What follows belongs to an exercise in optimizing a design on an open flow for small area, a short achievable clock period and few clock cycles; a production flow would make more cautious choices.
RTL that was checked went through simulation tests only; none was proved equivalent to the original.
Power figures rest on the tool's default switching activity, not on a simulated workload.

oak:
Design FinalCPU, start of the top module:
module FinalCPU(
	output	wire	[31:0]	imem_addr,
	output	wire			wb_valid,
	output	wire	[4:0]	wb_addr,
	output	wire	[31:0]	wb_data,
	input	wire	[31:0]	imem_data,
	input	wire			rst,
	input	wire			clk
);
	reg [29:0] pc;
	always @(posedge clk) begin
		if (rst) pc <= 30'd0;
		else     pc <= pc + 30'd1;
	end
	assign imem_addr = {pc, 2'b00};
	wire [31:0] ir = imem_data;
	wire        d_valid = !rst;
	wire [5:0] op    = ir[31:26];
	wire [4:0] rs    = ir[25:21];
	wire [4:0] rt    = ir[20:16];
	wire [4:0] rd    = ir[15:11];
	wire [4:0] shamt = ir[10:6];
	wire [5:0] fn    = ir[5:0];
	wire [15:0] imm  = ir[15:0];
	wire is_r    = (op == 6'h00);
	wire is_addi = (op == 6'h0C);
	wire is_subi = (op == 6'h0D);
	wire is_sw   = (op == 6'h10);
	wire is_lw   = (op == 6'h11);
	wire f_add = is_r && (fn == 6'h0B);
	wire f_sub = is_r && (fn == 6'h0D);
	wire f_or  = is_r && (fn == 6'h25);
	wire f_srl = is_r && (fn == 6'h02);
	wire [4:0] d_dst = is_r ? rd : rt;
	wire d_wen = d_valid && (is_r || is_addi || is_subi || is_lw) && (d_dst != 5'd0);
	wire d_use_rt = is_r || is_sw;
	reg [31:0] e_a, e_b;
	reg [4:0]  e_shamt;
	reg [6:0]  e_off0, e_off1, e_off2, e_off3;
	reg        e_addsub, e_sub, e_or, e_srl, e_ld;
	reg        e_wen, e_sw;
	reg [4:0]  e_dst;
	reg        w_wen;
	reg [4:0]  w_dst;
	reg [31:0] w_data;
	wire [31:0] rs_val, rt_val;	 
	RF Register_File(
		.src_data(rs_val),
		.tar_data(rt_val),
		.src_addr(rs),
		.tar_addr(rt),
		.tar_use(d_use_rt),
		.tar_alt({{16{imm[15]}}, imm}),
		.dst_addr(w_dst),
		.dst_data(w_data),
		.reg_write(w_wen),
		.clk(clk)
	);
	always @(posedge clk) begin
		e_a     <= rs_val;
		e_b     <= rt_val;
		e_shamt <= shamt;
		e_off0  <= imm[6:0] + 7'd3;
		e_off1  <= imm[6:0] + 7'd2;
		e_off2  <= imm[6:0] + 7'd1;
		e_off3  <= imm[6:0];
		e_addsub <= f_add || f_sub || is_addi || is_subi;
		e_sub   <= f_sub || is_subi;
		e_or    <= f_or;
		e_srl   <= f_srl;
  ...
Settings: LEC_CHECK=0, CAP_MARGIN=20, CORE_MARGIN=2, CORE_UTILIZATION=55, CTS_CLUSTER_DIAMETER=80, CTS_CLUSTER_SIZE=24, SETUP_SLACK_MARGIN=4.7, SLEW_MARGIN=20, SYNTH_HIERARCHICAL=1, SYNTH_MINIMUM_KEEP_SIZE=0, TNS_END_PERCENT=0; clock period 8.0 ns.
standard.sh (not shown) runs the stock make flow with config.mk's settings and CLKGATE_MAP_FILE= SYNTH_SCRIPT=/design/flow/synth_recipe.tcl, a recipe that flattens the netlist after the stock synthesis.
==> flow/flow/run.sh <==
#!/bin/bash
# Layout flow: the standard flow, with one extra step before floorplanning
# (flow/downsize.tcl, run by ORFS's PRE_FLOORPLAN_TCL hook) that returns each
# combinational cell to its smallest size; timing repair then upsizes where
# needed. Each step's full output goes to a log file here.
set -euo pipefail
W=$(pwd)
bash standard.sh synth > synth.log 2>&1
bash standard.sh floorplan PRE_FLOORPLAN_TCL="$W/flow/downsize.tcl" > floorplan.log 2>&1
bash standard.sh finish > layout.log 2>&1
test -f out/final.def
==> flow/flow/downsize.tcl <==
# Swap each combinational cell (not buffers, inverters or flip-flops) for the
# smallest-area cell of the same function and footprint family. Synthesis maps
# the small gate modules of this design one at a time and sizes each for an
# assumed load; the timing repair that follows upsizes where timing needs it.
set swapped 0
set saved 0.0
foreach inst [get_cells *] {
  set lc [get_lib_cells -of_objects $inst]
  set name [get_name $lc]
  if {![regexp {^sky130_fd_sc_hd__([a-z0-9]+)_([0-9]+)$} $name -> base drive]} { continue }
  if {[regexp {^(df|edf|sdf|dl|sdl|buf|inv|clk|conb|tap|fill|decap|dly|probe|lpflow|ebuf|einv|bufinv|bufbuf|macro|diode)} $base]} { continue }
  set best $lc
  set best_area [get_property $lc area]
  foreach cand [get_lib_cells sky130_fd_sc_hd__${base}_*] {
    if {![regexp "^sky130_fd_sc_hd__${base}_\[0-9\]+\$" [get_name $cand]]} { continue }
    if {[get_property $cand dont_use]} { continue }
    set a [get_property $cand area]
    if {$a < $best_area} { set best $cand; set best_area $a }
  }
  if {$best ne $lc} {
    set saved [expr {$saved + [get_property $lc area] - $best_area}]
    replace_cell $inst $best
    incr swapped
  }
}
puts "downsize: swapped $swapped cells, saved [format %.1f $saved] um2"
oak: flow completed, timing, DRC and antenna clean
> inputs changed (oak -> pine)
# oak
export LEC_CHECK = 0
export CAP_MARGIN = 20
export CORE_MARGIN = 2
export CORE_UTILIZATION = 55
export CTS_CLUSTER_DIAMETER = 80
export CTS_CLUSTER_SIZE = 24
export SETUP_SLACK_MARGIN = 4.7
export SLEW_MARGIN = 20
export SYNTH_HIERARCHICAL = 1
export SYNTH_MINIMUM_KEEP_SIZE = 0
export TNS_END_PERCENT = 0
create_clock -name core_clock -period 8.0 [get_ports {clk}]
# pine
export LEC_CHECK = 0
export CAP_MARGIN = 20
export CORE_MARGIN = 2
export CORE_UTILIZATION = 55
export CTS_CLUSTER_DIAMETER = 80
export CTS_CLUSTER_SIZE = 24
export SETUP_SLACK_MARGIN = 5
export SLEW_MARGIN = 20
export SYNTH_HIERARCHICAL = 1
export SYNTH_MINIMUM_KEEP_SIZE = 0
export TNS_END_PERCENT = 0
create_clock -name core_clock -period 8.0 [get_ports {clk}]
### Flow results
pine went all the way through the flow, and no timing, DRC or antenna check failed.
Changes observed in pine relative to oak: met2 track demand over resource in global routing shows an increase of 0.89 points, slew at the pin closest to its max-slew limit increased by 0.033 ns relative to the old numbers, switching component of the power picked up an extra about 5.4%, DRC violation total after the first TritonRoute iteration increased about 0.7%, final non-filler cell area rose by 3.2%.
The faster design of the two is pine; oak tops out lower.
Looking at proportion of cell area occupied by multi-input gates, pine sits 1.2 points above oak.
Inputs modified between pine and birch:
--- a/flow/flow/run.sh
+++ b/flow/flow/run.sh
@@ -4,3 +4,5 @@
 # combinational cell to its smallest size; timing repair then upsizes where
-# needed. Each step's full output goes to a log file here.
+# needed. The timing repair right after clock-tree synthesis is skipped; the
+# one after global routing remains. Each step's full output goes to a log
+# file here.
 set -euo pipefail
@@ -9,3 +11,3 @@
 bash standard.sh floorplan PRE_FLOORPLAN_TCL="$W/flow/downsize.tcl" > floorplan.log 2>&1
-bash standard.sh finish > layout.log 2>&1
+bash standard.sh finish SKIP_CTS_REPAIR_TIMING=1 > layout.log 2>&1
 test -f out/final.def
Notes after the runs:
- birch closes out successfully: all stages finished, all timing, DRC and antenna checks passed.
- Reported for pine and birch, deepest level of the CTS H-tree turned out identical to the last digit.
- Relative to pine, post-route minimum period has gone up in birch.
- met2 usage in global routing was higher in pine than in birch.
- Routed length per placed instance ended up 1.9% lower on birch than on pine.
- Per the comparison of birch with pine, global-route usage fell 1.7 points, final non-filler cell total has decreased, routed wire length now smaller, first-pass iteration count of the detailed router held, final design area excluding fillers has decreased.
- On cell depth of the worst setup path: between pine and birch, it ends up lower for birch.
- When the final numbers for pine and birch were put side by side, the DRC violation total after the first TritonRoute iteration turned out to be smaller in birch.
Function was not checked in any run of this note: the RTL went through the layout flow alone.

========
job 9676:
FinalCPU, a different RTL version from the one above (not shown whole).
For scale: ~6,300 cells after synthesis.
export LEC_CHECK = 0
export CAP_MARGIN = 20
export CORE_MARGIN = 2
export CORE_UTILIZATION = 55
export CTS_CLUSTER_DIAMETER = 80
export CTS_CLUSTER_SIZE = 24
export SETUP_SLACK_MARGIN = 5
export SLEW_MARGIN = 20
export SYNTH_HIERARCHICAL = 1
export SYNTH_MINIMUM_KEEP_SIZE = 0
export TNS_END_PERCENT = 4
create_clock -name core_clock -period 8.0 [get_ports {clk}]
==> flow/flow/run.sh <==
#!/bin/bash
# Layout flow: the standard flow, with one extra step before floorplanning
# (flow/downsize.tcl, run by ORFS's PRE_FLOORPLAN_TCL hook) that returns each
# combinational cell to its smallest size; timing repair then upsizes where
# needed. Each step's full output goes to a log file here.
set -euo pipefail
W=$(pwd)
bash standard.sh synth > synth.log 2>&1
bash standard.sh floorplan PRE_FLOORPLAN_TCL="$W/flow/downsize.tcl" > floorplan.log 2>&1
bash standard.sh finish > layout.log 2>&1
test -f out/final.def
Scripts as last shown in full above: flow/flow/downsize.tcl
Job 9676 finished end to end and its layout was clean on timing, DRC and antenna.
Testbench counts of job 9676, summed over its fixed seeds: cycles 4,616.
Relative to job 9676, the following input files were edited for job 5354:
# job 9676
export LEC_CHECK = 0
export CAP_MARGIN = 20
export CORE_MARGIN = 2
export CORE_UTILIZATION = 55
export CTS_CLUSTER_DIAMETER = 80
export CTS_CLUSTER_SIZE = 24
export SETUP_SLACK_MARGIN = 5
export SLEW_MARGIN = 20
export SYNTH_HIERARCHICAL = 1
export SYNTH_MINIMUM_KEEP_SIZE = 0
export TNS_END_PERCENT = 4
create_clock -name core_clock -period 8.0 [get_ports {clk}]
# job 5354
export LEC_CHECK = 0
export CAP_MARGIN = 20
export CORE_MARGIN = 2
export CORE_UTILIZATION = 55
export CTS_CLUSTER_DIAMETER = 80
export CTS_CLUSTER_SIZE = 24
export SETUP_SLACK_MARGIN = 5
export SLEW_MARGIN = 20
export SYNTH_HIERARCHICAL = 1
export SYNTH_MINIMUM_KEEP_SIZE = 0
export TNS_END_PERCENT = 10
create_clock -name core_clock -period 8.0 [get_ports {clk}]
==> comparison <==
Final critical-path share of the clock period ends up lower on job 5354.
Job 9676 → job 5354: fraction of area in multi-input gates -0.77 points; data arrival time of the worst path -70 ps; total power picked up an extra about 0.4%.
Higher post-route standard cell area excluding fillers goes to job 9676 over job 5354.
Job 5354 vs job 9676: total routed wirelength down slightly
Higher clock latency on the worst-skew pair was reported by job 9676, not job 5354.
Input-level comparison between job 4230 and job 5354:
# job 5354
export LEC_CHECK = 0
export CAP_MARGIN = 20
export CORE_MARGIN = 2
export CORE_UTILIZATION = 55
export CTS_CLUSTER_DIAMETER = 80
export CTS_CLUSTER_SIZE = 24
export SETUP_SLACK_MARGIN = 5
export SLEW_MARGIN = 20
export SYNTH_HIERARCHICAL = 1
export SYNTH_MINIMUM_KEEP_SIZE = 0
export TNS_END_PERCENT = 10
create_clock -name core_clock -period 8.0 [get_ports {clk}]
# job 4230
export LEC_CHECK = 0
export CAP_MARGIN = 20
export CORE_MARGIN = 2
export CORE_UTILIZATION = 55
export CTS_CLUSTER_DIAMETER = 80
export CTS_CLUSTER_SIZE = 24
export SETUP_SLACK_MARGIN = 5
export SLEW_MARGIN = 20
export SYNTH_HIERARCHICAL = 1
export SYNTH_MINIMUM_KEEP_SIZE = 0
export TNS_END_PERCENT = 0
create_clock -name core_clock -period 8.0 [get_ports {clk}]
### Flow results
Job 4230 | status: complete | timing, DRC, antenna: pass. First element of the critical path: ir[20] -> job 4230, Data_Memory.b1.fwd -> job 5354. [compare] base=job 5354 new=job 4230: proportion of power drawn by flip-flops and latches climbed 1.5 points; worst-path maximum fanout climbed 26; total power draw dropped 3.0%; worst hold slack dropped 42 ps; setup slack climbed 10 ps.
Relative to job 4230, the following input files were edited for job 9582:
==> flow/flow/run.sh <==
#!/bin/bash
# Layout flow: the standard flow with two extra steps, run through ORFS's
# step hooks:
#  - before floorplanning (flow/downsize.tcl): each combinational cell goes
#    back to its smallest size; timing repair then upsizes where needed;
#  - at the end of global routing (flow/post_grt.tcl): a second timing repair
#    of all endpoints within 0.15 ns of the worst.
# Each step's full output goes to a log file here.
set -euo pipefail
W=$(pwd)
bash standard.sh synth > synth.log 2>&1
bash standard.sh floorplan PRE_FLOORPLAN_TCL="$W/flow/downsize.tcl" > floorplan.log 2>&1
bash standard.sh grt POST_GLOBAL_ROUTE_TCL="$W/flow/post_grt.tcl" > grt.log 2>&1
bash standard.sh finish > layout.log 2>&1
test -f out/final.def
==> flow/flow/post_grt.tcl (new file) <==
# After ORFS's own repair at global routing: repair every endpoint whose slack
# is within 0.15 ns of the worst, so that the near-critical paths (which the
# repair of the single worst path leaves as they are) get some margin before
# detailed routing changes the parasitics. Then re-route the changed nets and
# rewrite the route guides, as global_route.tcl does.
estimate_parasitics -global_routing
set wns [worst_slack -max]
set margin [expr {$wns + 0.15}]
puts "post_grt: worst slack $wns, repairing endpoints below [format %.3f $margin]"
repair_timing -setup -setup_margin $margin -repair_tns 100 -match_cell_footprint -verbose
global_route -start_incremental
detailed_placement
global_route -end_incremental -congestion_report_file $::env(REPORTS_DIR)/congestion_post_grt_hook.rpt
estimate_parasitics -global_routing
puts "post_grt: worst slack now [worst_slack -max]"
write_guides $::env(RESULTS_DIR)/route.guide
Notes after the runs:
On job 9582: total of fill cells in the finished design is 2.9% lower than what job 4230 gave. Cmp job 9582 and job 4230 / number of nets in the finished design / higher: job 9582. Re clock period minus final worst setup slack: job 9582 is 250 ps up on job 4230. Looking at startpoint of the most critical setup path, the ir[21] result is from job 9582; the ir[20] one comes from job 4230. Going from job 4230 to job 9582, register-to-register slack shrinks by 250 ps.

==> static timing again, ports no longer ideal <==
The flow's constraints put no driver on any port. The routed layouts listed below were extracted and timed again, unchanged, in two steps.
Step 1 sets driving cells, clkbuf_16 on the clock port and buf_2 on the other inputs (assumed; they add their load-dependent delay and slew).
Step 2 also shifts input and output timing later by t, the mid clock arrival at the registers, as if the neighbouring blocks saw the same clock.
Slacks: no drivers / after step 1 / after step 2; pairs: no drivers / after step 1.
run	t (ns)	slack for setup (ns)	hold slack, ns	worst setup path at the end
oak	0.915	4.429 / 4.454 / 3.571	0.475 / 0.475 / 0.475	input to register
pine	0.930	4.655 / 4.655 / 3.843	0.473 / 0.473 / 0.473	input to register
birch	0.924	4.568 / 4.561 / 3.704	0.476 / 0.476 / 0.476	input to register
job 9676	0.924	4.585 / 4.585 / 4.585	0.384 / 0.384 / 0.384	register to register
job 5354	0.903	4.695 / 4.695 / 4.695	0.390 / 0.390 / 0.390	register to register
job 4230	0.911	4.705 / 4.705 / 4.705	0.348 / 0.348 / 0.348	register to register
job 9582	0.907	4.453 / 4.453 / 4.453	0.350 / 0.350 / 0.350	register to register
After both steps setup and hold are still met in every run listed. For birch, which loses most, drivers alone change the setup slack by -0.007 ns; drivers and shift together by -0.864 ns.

YOUR OBJECTIVE:
Above are records; repeat only the lines starting at the line with "# Each step's" and ending at the line with "flow/flow/post_grt.tcl (new file)", exactly as they appear, both included.

ANSWER BOX:
# Each step's full output goes to a log file here.
set -euo pipefail
W=$(pwd)
bash standard.sh synth > synth.log 2>&1
bash standard.sh floorplan PRE_FLOORPLAN_TCL="$W/flow/downsize.tcl" > floorplan.log 2>&1
bash standard.sh grt POST_GLOBAL_ROUTE_TCL="$W/flow/post_grt.tcl" > grt.log 2>&1
bash standard.sh finish > layout.log 2>&1
test -f out/final.def
==> flow/flow/post_grt.tcl (new file) <==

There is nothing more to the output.